Democrats’ Need To Censor And Spread Disinformation Behind Media War On Elon Musk’s X
We could not replicate Media Matters’ finding of corporate ads placed near neo-Nazi and white supremacist content
On Thursday, Media Matters For America published an article alleging that the social media platform X has been placing ads for major companies next to pro-Nazi content. “As X owner Elon Musk continues his descent into white nationalist and antisemitic conspiracy theories,” wrote Media Matters reporter Eric Hananoki, “his social media platform has been placing ads for major brands like Apple, Bravo (NBCUniversal), IBM, Oracle, and Xfinity (Comcast) next to content that touts Adolf Hitler and his Nazi Party.”
In response, major companies, including Disney, Warner Bros, Comcast, IBM, and Apple, have pulled ads from X in a blow to the company’s revenue.
However, according to the X Safety team, Media Matters’ report was done by making a fake X account and then curating posts and ads to manipulate the account’s timeline. “These contrived experiences could be applied to any platform,” X argues.
X’s analytics suggest that Media Matters repeatedly refreshed the timeline of the account it created to cause X to generate ads near hateful posts. The account, X says, saw thirteen times the number of ads a median X user sees.

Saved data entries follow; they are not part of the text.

This is an optimization exercise on Yosys and OpenROAD, whose aim is small area, a short achievable clock period and few clock cycles, not a production implementation.
In this exercise RTL edits were held to simulation tests only and were not proved equivalent to the original.
Power and IR drop assume default switching activity.

$ cat flow/design.v
package arsb_pkg;
  localparam int unsigned CfgIdxW = 1;
  localparam int unsigned CfgDataW = 6;
  localparam logic [CfgIdxW-1:0] CFG_RANGE_COUNT = 1'd0;
  localparam logic [CfgIdxW-1:0] CFG_BUFFER_LIMIT = 1'd1;
  localparam logic [1:0] CMD_DATA = 2'd0;
  localparam logic [1:0] CMD_END = 2'd1;
  localparam logic [1:0] CMD_LOAD = 2'd2;
  localparam logic [1:0] KIND_SEG = 2'd0;
  localparam logic [1:0] KIND_ACC = 2'd1;
  localparam logic [1:0] KIND_REJ = 2'd2;
  typedef struct packed {
    logic [1:0]  cmd;
    logic [31:0] address;
    logic [7:0]  data_byte;
    logic [2:0]  entry_index;
    logic [31:0] entry_start;
    logic [31:0] entry_length;
    logic        entry_relative;
  } in_item_t;
  typedef struct packed {
    logic [1:0]  kind;
    logic [2:0]  range_slot;
    logic [31:0] segment_address;
    logic [7:0]  data_out;
    logic        last;
  } out_item_t;
  typedef struct packed {
    logic capture;      
    logic search_step;  
    logic search_init;  
    logic open_range;   
    logic close_range;
    logic append;       
    logic load_commit;  
    logic set_bad;
    logic flush_start;  
    logic flush_step;   
  } ctrl_t;
  typedef struct packed {
    logic [1:0] cmd;
    logic       table_bad;
    logic       range_open;
    logic       addr_match;   
    logic       search_done;
    logic       search_hit;
    logic       full_before;  
    logic       hit_limit;    
    logic       range_end;    
    logic       fill_zero;
    logic       flush_last;   
    logic       load_bad;
    logic       load_ignore;
  } stat_t;
endpackage
module arsb_ram #(
  parameter int unsigned Width = 8,
  parameter int unsigned Depth = 32
) (
  input  logic                     clk_i,
  input  logic                     we_i,
  input  logic [$clog2(Depth)-1:0] waddr_i,
  input  logic [Width-1:0]         wdata_i,
  input  logic [$clog2(Depth)-1:0] raddr_i,
  output logic [Width-1:0]         rdata_o
);
  logic [Width-1:0] mem_q [Depth];
  always_ff @(posedge clk_i) begin
    if (we_i) begin
      mem_q[waddr_i] <= wdata_i;
    end
    rdata_o <= mem_q[raddr_i];
  end
endmodule
module arsb_datapath #(
  parameter int unsigned RangeSlots = 8,
  parameter int unsigned BufferBytes = 32
) (
  input  logic      clk_i,
  input  logic      rst_ni,
  input  arsb_pkg::in_item_t  in_i,
  input  logic [3:0] range_count_i,
  input  logic [5:0] buffer_limit_i,
  input  arsb_pkg::ctrl_t     ctrl_i,
  output arsb_pkg::stat_t     stat_o,
  output arsb_pkg::out_item_t out_o
);
  localparam int unsigned SlotW = (RangeSlots > 1) ? $clog2(RangeSlots) : 1;
  localparam int unsigned BufW = (BufferBytes > 1) ? $clog2(BufferBytes) : 1;
  localparam int unsigned CntW = $clog2(BufferBytes + 1);
  arsb_pkg::in_item_t req_q;
  logic [31:0] start_q [RangeSlots];
  logic [31:0] len_q [RangeSlots];
  logic [RangeSlots-1:0] rel_q, wr_q;
  logic table_bad_q, open_q;
  logic [SlotW-1:0] act_q, srch_q;
  logic srch_done_q, srch_hit_q;
  logic [31:0] off_q;
  logic [CntW-1:0] fill_q, rd_q;
  logic [31:0] seg_addr_q;
  logic [SlotW-1:0] ri;
  logic [3:0] eff_cnt;
  logic [CntW-1:0] eff_lim;
  logic [32:0] act_end, srch_end;
  logic prev_bad, next_bad;
  logic [7:0] rdata;
  assign ri = req_q.entry_index[SlotW-1:0];
  assign eff_cnt = (range_count_i > 4'(RangeSlots)) ? 4'(RangeSlots) : range_count_i;
  always_comb begin
    if (buffer_limit_i == '0) eff_lim = CntW'(1);
    else if (7'(buffer_limit_i) > 7'(BufferBytes)) eff_lim = CntW'(BufferBytes);
    else eff_lim = CntW'(buffer_limit_i);
  end
  assign srch_end = {1'b0, start_q[srch_q]} + {1'b0, len_q[srch_q]};
  assign act_end = {1'b0, start_q[act_q]} + {1'b0, off_q};
  always_comb begin
    prev_bad = 1'b0;
    next_bad = 1'b0;
    if (32'(req_q.entry_index) > 0 && 32'(req_q.entry_index) <= RangeSlots) begin
      if (wr_q[ri - 1'b1]) begin
        prev_bad = (start_q[ri - 1'b1] >= req_q.entry_start) ||
          ({1'b0, start_q[ri - 1'b1]} + {1'b0, len_q[ri - 1'b1]} > {1'b0, req_q.entry_start});
      end
    end
    if (32'(req_q.entry_index) + 1 < RangeSlots) begin
      if (wr_q[ri + 1'b1]) begin
        next_bad = (req_q.entry_start >= start_q[ri + 1'b1]) ||
          ({1'b0, req_q.entry_start} + {1'b0, req_q.entry_length} >
           {1'b0, start_q[ri + 1'b1]});
      end
    end
  end
  always_ff @(posedge clk_i or negedge rst_ni) begin
    if (!rst_ni) begin
      wr_q <= '0;
      table_bad_q <= 1'b0;
      open_q <= 1'b0;
      act_q <= '0;
      off_q <= '0;
      fill_q <= '0;
      rd_q <= '0;
      srch_q <= '0;
      srch_done_q <= 1'b0;
      srch_hit_q <= 1'b0;
    end else begin
      if (ctrl_i.search_init) begin
        srch_q <= '0;
        srch_hit_q <= 1'b0;
        srch_done_q <= (eff_cnt == 4'd0);
      end else if (ctrl_i.search_step && !srch_done_q) begin
        if (srch_end > {1'b0, req_q.address}) begin
          srch_done_q <= 1'b1;
          srch_hit_q <= (start_q[srch_q] <= req_q.address);
        end else if (32'(srch_q) + 1 >= 32'(eff_cnt)) begin
          srch_done_q <= 1'b1;
        end else begin
          srch_q <= srch_q + 1'b1;
        end
      end
      if (ctrl_i.open_range) begin
        open_q <= 1'b1;
        act_q <= srch_q;
        off_q <= req_q.address - start_q[srch_q];
        fill_q <= '0;
      end
      if (ctrl_i.append) begin
        fill_q <= fill_q + 1'b1;
        off_q <= off_q + 32'd1;
      end
      if (ctrl_i.flush_start) begin
        rd_q <= '0;
      end
      if (ctrl_i.flush_step) begin
        rd_q <= rd_q + 1'b1;
        if (rd_q + 1'b1 == fill_q) fill_q <= '0;
      end
      if (ctrl_i.close_range) begin
        open_q <= 1'b0;
        act_q <= '0;
        off_q <= '0;
        fill_q <= '0;
      end
      if (ctrl_i.set_bad) table_bad_q <= 1'b1;
      if (ctrl_i.load_commit) begin
        wr_q[ri] <= 1'b1;
      end
    end
  end
  always_ff @(posedge clk_i) begin
    if (ctrl_i.capture) req_q <= in_i;
    if (ctrl_i.flush_start) begin
      seg_addr_q <= (off_q - 32'(fill_q)) + (rel_q[act_q] ? 32'd0 : start_q[act_q]);
    end
    if (ctrl_i.load_commit) begin
      start_q[ri] <= req_q.entry_start;
      len_q[ri] <= req_q.entry_length;
      rel_q[ri] <= req_q.entry_relative;
    end
  end
  arsb_ram #(.Width(8), .Depth(BufferBytes)) u_buf (
    .clk_i   (clk_i),
    .we_i    (ctrl_i.append),
    .waddr_i (fill_q[BufW-1:0]),
    .wdata_i (req_q.data_byte),
    .raddr_i (ctrl_i.flush_start ? BufW'(0) :
              (ctrl_i.flush_step ? BufW'(rd_q + 1'b1) : BufW'(rd_q))),
    .rdata_o (rdata)
  );
  always_comb begin
    stat_o.cmd = req_q.cmd;
    stat_o.table_bad = table_bad_q;
    stat_o.range_open = open_q;
    stat_o.addr_match = (act_end == {1'b0, req_q.address});
    stat_o.search_done = srch_done_q;
    stat_o.search_hit = srch_hit_q;
    stat_o.full_before = (fill_q >= CntW'(BufferBytes));
    stat_o.hit_limit = (fill_q >= eff_lim);
    stat_o.range_end = (off_q == len_q[act_q]);
    stat_o.fill_zero = (fill_q == '0);
    stat_o.flush_last = (rd_q + 1'b1 == fill_q);
    stat_o.load_bad = prev_bad || next_bad;
    stat_o.load_ignore = (32'(req_q.entry_index) >= RangeSlots);
  end
  always_comb begin
    out_o.kind = arsb_pkg::KIND_SEG;
    out_o.range_slot = 3'(act_q);
    out_o.segment_address = seg_addr_q;
    out_o.data_out = rdata;
    out_o.last = (rd_q + 1'b1 == fill_q);
  end
endmodule
Context: an optimization exercise on an open-source flow, tuned for small area, a short achievable clock period and few clock cycles per item. The choices shown serve that exercise and are no tape-out recipe. No functional check of the RTL was part of any run shown here. Power and IR drop assume default switching activity.

==> flow/design.v <==
package wtok_pkg;
  localparam int unsigned LENGTH_WIDTH_DEF = 16;
  localparam logic [31:0] FNV_BASIS = 32'h811C_9DC5;
  localparam logic [31:0] FNV_PRIME = 32'h0100_0193;
  localparam logic [7:0] CHR_NUL = 8'h00;
  localparam logic [7:0] CHR_TAB = 8'h09;
  localparam logic [7:0] CHR_LF  = 8'h0A;
  localparam logic [7:0] CHR_VT  = 8'h0B;
  localparam logic [7:0] CHR_FF  = 8'h0C;
  localparam logic [7:0] CHR_CR  = 8'h0D;
  localparam logic [7:0] CHR_SP  = 8'h20;
  localparam logic [15:0] EOS_LENGTH = 16'd4;
  localparam int unsigned QUEUE_DEPTH = 4;
  localparam int unsigned QUEUE_PTR_W = $clog2(QUEUE_DEPTH);
  localparam int unsigned QUEUE_CNT_W = $clog2(QUEUE_DEPTH + 1);
  typedef struct packed {
    logic [7:0] data_byte;
    logic       end_of_input;
  } byte_t;
  typedef struct packed {
    logic [31:0] word_hash;
    logic [15:0] word_length;
    logic        is_eos;
    logic        last;
  } token_t;
  localparam int unsigned TOKEN_W = 50;  
  localparam logic [31:0] EOS_HASH = 32'hD79C_9359;
endpackage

According to X, in at least one instance, the Media Matters author was the only user to see a specific ad placement. “Of the 5.5 billion ad impressions on X that day, less than 50 total ad impressions were served against all of the organic content featured in the Media Matters article,” X Safety wrote.
We should not blindly trust X’s defense of its ad policy. X obviously has a bias in how it measures its trust and safety.
And so Public attempted to reproduce Media Matters’ methods to see if we found ads next to the content in question. We created an account and followed eleven of the neo-Nazi accounts in Media Matters’ report starting yesterday, November 19.
After refreshing both X’s “For You” page and “Following” page more than ten times and scrolling through the timeline each time, we did not observe ads next to white nationalist or pro-Nazi content.
We followed more extremist accounts and repeated this process after following thirty accounts. Still, we did not find ads on the timeline. We also opened each account’s page and did not observe ads there. Nor did we find ads under the replies to their posts.